1. NMR is the most important spectroscopic tool in the elucidation of the structuresof organic molecules.
2. Spectroscopy is possible because molecules exist in various energetic forms, those at lower energy being convertible into states of higher energy by absorption of discrete quanta of electromagnetic radiation.
3. NMR is possible because certain nuclei, especially 1H and 13C, when exposed to a strong magnetic field, align with it (α) or against it (β).The α-to- β transition can be effected by radiofrequency radiation, leading to resonance and a spectrum with characteristic absorptions. The higher the external field strength, the higher the resonance frequency. For example, a magnetic field of 7.05 T causes hydrogen to absorb at 300 MHz, a magnetic field of 14.1 T causes it to absorb at 600 MHz.
4. High-resolution NMR allows for the differentiation of hydrogen and carbon nuclei in different chemical environments. Their characteristic positions in the spectrum are measured as the chemical shift, δ, in ppm from an internal standard, tetramethylsilane.

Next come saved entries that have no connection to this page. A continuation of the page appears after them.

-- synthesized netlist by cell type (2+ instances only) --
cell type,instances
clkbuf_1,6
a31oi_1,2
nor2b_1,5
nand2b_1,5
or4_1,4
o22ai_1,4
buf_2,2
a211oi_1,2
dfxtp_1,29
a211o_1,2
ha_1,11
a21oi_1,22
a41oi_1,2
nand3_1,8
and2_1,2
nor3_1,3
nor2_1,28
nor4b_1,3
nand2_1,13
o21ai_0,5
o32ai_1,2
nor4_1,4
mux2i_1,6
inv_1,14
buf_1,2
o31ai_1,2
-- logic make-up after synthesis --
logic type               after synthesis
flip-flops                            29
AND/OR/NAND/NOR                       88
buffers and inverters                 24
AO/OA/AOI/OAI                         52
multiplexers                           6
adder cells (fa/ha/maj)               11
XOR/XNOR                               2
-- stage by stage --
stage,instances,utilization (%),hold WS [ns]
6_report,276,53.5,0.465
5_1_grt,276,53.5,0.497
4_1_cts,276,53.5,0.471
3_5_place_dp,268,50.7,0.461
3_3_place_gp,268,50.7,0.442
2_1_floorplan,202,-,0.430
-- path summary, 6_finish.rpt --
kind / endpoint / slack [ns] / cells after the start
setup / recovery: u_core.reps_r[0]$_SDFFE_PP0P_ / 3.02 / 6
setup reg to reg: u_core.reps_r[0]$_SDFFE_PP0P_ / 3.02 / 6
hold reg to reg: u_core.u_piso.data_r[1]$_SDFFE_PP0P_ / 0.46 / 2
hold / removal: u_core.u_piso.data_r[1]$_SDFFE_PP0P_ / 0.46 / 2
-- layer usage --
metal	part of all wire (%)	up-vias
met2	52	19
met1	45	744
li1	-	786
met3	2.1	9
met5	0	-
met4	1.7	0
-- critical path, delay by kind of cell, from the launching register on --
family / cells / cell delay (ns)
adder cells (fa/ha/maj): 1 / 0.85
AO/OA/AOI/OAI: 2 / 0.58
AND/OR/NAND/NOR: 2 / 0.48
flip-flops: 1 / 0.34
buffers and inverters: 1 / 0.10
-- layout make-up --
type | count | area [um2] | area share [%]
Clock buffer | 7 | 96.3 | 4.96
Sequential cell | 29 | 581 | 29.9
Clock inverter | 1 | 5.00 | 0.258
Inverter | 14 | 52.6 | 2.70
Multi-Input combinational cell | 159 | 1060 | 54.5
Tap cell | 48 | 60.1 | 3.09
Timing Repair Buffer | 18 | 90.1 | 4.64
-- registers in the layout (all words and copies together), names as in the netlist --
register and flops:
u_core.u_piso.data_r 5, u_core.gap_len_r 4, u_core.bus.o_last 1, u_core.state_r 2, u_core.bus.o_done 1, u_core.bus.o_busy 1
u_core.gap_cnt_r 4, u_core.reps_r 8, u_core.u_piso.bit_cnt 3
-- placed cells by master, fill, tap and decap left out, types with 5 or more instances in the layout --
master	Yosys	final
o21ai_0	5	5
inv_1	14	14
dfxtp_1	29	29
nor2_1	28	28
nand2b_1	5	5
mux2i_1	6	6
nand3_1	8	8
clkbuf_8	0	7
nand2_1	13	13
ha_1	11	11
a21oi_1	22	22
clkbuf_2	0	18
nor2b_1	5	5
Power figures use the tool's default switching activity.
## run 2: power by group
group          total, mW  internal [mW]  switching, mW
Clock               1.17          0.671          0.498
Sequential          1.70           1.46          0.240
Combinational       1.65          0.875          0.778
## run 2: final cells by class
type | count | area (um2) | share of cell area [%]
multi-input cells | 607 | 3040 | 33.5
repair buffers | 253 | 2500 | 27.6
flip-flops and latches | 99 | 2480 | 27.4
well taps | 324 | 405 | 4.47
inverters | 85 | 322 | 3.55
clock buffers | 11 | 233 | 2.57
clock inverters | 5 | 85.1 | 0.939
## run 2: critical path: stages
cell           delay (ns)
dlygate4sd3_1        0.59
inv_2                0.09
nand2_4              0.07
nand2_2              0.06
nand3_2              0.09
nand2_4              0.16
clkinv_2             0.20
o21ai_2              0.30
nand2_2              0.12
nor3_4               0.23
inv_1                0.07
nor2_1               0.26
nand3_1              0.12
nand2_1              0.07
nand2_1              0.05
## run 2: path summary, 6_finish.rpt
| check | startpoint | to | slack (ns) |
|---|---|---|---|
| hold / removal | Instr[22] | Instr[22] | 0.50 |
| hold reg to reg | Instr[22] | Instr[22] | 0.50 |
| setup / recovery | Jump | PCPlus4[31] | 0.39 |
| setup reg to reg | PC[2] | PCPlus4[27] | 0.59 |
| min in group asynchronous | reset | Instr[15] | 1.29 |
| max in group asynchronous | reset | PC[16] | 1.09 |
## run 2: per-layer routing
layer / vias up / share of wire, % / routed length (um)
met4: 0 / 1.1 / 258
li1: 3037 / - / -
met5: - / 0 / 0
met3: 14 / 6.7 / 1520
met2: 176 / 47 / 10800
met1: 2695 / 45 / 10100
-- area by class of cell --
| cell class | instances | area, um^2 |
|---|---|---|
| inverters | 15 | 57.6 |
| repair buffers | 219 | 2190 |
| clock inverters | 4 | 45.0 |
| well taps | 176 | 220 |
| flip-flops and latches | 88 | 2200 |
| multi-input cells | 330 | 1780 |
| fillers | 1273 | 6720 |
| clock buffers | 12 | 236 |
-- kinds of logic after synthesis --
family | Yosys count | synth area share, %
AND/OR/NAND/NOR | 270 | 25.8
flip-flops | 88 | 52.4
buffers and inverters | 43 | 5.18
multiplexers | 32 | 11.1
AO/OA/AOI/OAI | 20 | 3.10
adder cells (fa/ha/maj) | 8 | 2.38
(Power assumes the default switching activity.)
### config.mk
export PLATFORM = sky130hd
export DESIGN_NAME = dff_pipe
export DESIGN_NICKNAME = d
export VERILOG_FILES = /design/src/rtl/dff_pipe.sv
export SDC_FILE = /design/constraint.sdc
export NUM_CORES = 1
export LEC_CHECK = 0
export BUFFER_PORTS_ARGS = -buffer_cell sky130_fd_sc_hd__buf_2
export CORE_ASPECT_RATIO = 1.2
export CORE_MARGIN = 2
export CORE_UTILIZATION = 35
export CTS_CLUSTER_SIZE = 8
export DETAILED_ROUTE_END_ITERATION = 6
export PLACE_DENSITY = 0.64
export SLEW_MARGIN = 15
export SYNTH_ARGS = -nofsm -noshare
export SYNTH_HDL_FRONTEND = slang
export SYNTH_SLANG_ARGS = --single-unit
### constraint.sdc
create_clock -name clk -period 1.39 [get_ports clk]
set_input_delay 0.139 -clock clk [delete_from_list [all_inputs] [get_ports clk]]
set_output_delay 0.139 -clock clk [all_outputs]
set_load 0.01 [all_outputs]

5. The chemical shift is highly dependent on the presence (causing shielding) or absence (causing deshielding) of electron density. Shielding results in relatively high-field peaks [to the right, toward (CH3)4Si], deshielding in low-field ones. Therefore, electron-donor substituents shield, and electron-withdrawing components deshield. The protons on the heteroatoms of alcohols, thiols, and amines show variable chemical shifts and often appear as broad peaks because of hydrogen bonding and exchange.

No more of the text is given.